- [What you should do]
In the records below, begin at the line containing "always_ff @(posedge clk or" and end at the line containing "export CAP_MARGIN = 20"; quote every line in that span exactly, including both boundary lines, and no others.

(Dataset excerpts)
What follows belongs to an exercise in optimizing a design on an open flow for small area, a short achievable clock period and few clock cycles per item; a production flow would make more cautious choices. Function was checked by simulation only, so behaviour that the tests miss may differ from the original. No activity file was given, so power comes from the tool's default toggle rates.

run A:
// page_table_translate_lru_fifo_core
module page_table_translate_lru_fifo_core #(
	parameter int MAX_ENTRIES = 16,
	parameter int ADDR_BITS   = 16
) (
	input  logic        clk,
	input  logic        arst_n,
	input  logic        push,
	output logic        full,
	input  logic [15:0] virtual_address,
	output logic        empty,
	input  logic        pop,
	output logic        fault,
	output logic [3:0]  frame,
	output logic [19:0] physical_address,
	input  logic        cfg_valid,
	output logic        cfg_ready,
	input  logic [1:0]  cfg_index,
	input  logic [15:0] cfg_data
);
	logic [15:0] ps_q;    
	logic [4:0]  n_q;     
	logic        pol_q;   
	logic [17:0] ps3_q;   
	assign cfg_ready = 1'b1;
	always_ff @(posedge clk or negedge arst_n) begin
		if (!arst_n) begin
			ps_q  <= 16'd256;
			n_q   <= 5'd16;
			pol_q <= 1'b0;
		end else if (cfg_valid) begin
			case (cfg_index)
				2'd0: ps_q <= (cfg_data == 16'd0) ? 16'd1 : cfg_data;
				2'd1: n_q <= (cfg_data[4:0] == 5'd0) ? 5'd1 :
				             (cfg_data[4] && (cfg_data[3:0] != 4'd0)) ? 5'd16 : cfg_data[4:0];
				2'd2: pol_q <= cfg_data[0];
				default: begin
				end
			endcase
		end
	end
	always_ff @(posedge clk) begin
		ps3_q <= {2'b00, ps_q} + {1'b0, ps_q, 1'b0};
	end
	logic [16:0] ps2;
	assign ps2 = {ps_q, 1'b0};
	logic adv;       
	logic hv_q, kv_q;
	assign adv   = !kv_q;
	assign full  = kv_q;
	assign empty = !hv_q;
	localparam logic [8:1] REGM = 8'b1111_1110;
	logic [15:0] xi [1:8], xs [1:8], xr [1:8];
	logic [15:0] qi [1:8], qs [1:8], qr [1:8];
	logic        vi [1:8], vr [1:8];
	genvar k;
	generate
		for (k = 1; k <= 8; k++) begin : g_div
			localparam int J = 16 - 2 * k;  
			localparam int W = 2 * k;       
			logic [W-1:0] t;
			logic [W:0]   d1, d2, d3;
			logic         c1, c2, c3;
			logic         z1, z2, z3;
			logic [W-1:0] nt;
			logic [1:0]   qb;
			logic [W-1:0] p3;   
			if (k == 1) begin : g_in
				assign xi[k] = virtual_address;
				assign qi[k] = 16'd0;
				assign vi[k] = push;
			end else if (REGM[k-1]) begin : g_reg
				assign xi[k] = xr[k-1];
				assign qi[k] = qr[k-1];
  ...
For scale: about 690 flip-flops.
export LEC_CHECK = 0
export ABC_CLOCK_PERIOD_IN_PS = 3500
export CAP_MARGIN = 20
export CORE_MARGIN = 2
export CORE_UTILIZATION = 55
export SETUP_SLACK_MARGIN = 3.2
export SLEW_MARGIN = 20
export TNS_END_PERCENT = 5
create_clock -name core_clock -period 6.5 [get_ports {clk}]
run.sh (not shown) runs the stock make flow with config.mk's settings and CLKGATE_MAP_FILE= SYNTH_SCRIPT=/design/flow/synth_recipe.tcl, a recipe that flattens the netlist after the stock synthesis.
Testbench counts of run A, summed over its fixed seeds: cycles 8,211, items 7,251.
diff inputs: run A => run B
Settings: putting CTS_CLUSTER_SIZE at 25 where nothing was set; putting CTS_CLUSTER_DIAMETER at 90 where nothing was set; swapping 3.2 for 2.7 in SETUP_SLACK_MARGIN; swapping 3500 for 4000 in ABC_CLOCK_PERIOD_IN_PS.
Findings:
Re number of clock buffers inserted by TritonCTS: run A was higher than run B.
Run B: number of cells on the critical path 3 above run A
Taking run A as the reference point, the share of power burned in the clock network of run B falls by 3.8 points.
Between run A and run B, the total negative slack for setup checks figures differ only marginally.
Relative to run A, part of the power in combinational logic increased by 0.8 points in run B.
Global-route wire length before repair delta (run B − run A): favourable
Cmp run B vs run A: total non-filler cell area in the finished layout lower in run B
Number of placed cells counting well taps delta (run B -> run A): insignificant
On run B: H-tree depth is 1 lower than what run A gave.
Global-route met1 utilization | run B below run A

- [Result for this task]
	always_ff @(posedge clk or negedge arst_n) begin
		if (!arst_n) begin
			ps_q  <= 16'd256;
			n_q   <= 5'd16;
			pol_q <= 1'b0;
		end else if (cfg_valid) begin
			case (cfg_index)
				2'd0: ps_q <= (cfg_data == 16'd0) ? 16'd1 : cfg_data;
				2'd1: n_q <= (cfg_data[4:0] == 5'd0) ? 5'd1 :
				             (cfg_data[4] && (cfg_data[3:0] != 4'd0)) ? 5'd16 : cfg_data[4:0];
				2'd2: pol_q <= cfg_data[0];
				default: begin
				end
			endcase
		end
	end
	always_ff @(posedge clk) begin
		ps3_q <= {2'b00, ps_q} + {1'b0, ps_q, 1'b0};
	end
	logic [16:0] ps2;
	assign ps2 = {ps_q, 1'b0};
	logic adv;       
	logic hv_q, kv_q;
	assign adv   = !kv_q;
	assign full  = kv_q;
	assign empty = !hv_q;
	localparam logic [8:1] REGM = 8'b1111_1110;
	logic [15:0] xi [1:8], xs [1:8], xr [1:8];
	logic [15:0] qi [1:8], qs [1:8], qr [1:8];
	logic        vi [1:8], vr [1:8];
	genvar k;
	generate
		for (k = 1; k <= 8; k++) begin : g_div
			localparam int J = 16 - 2 * k;  
			localparam int W = 2 * k;       
			logic [W-1:0] t;
			logic [W:0]   d1, d2, d3;
			logic         c1, c2, c3;
			logic         z1, z2, z3;
			logic [W-1:0] nt;
			logic [1:0]   qb;
			logic [W-1:0] p3;   
			if (k == 1) begin : g_in
				assign xi[k] = virtual_address;
				assign qi[k] = 16'd0;
				assign vi[k] = push;
			end else if (REGM[k-1]) begin : g_reg
				assign xi[k] = xr[k-1];
				assign qi[k] = qr[k-1];
  ...
For scale: about 690 flip-flops.
export LEC_CHECK = 0
export ABC_CLOCK_PERIOD_IN_PS = 3500
export CAP_MARGIN = 20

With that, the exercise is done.